Q-RAG: Long Context Multi-step Retrieval via Value-based Embedder Training
Artyom Sorokin, Nazar Buzun, Alexander Anokhin, Oleg Inozemcev, Egor Vedernikov, Petr Anokhin, Mikhail Burtsev, Trushkov Alexey, Yin Wenshuai, Evgeny Burnaev
TL;DR
Q-RAG tackles the challenge of long-context, multi-step retrieval by training a value-based RL agent directly in the embedder latent space, avoiding costly LLM fine-tuning. The method employs two embedders with an inner-product Q-function, soft Q-learning via PQN, on-policy training with a $\lambda$-return, and a temporal reasoning mechanism through a relative positional encoding $\rho_t(i)$ to capture dependencies across retrieved facts.

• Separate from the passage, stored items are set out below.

Context: an optimization exercise on an open-source flow, tuned for small area and a short achievable clock period. The choices shown serve that exercise and are no tape-out recipe. Only simulation tests tie the RTL to the original design; equivalence was not proved. Power figures rest on the tool's default switching activity, not on a simulated workload.

==> branch umber: inputs <==
// joltage_select_sum
module joltage_select_sum #(
  parameter int MAX_K = 12,
  parameter int VAL_W = 40,
  parameter int SUM_W = 64,
  parameter int CNT_W = 32,
  localparam int KW   = $clog2(MAX_K+1)
)(
  input  logic             clk,
  input  logic             rst_n,
  input  logic [KW-1:0]    k_sel,
  input  logic [3:0]       in_digit,
  input  logic             in_last,
  input  logic             in_valid,
  output logic             in_ready,
  input  logic             sum_clr,
  output logic             line_valid,
  output logic [VAL_W-1:0] line_value,
  output logic             line_short,
  output logic [SUM_W-1:0] sum_out,
  output logic [CNT_W-1:0] lines_done,
  output logic [2:0]       error
);
clock: 9.0 ns
lec_check: 0
cap_margin: 20
core_margin: 2
core_utilization: 55
setup_slack_margin: 4.0
slew_margin: 20
standard.sh (not shown) runs the stock make flow with config.mk's settings and CLKGATE_MAP_FILE= SYNTH_SCRIPT=/design/flow/synth_recipe.tcl, a recipe that flattens the netlist after the stock synthesis.
==> flow/flow/run.sh <==
#!/bin/bash
set -euo pipefail
export BUFFER_PORTS_ARGS="-buffer_cell sky130_fd_sc_hd__buf_1"
export CTS_ARGS="-sink_clustering_enable -repair_clock_nets -dont_use_dummy_load"
bash standard.sh finish > standard_flow.log 2>&1
==> branch garnet (differences from branch umber) <==
==> flow/flow/run.sh (replaced) <==
#!/bin/bash
set -euo pipefail
export BUFFER_PORTS_ARGS="-buffer_cell sky130_fd_sc_hd__buf_1"
bash standard.sh finish > standard_flow.log 2>&1
--- a/flow/config.mk
+++ b/flow/config.mk
@@ -10,2 +10,3 @@
 export CORE_UTILIZATION = 55
+export CTS_BUF_LIST = sky130_fd_sc_hd__clkbuf_4
 export SETUP_SLACK_MARGIN = 4.0
==> comparison table <==
|  | branch umber | branch garnet |
|---|---|---|
| Outcome | timing/DRC/antenna clean | timing/DRC/antenna clean |
| Critical path launch point | val_p[3] | val_p[25] |
| Number of buffers created by CTS | 28 | 70 |
| Worst R2R Start | val_p[3] | shf_q[11] |
| First-pass GRT wire length | 73.1 mm | 74.2 mm |
| Clock-pin transition on the worst setup and hold timing paths | 50 ps | 60 ps |
| Cell mode on critical path | sky130_fd_sc_hd__a21oi_2 | sky130_fd_sc_hd__a21o_1 |
| Power in combinational cells | 2.48 mW | 2.56 mW |
| Area Growth Syn to Fin | 11.2% | 13.5% |
| Final std cell area, no fill | 0.0209 mm2 | 0.0213 mm2 |
| Count of clock-net buffers in the final layout | 28 | 102 |
| Share of the final layout cell area in multi-input gates | 55.1% | 54.7% |
| Power share of the sequential group | 31.9% | 30.9% |
| Worst IR drop on VDD | 0.156 mV | 0.138 mV |
| Level count of the clock H-tree | 1 | 3 |
| Vias per std cell | 5.51 | 5.42 |
| Static Leakage | 9.30 nW | 9.63 nW |
| Net count, final | 2377 | 2428 |
| Stages on the worst setup path | 13 | 12 |
| Met2 WL | 20.0 mm | 20.3 mm |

It achieves state-of-the-art results on Babilong and RULER for contexts up to $10^7$ tokens and shows competitive Open-domain QA performance on HotpotQA and Musique, while being significantly more compute-efficient (training on a single $A100$-class GPU). The approach offers practical benefits for pairing with powerful proprietary LLMs and scales to ultra-long documents, with promising directions in using richer LLM feedback as rewards and deeper integration with generation.
Abstract
Retrieval-Augmented Generation (RAG) methods enhance LLM performance by efficiently filtering relevant context for LLMs, reducing hallucinations and inference cost. However, most existing RAG methods focus on single-step retrieval, which is often insufficient for answering complex questions that require multi-step search. Recently, multi-step retrieval approaches have emerged, typically involving the fine-tuning of small LLMs to perform multi-step retrieval. This type of fine-tuning is highly resource-intensive and does not enable the use of larger LLMs. In this work, we propose Q-RAG, a novel approach that fine-tunes the Embedder model for multi-step retrieval using reinforcement learning (RL). Q-RAG offers a competitive, resource-efficient alternative to existing multi-step retrieval methods for open-domain question answering and achieves state-of-the-art results on the popular long-context benchmarks Babilong and RULER for contexts up to 10M tokens.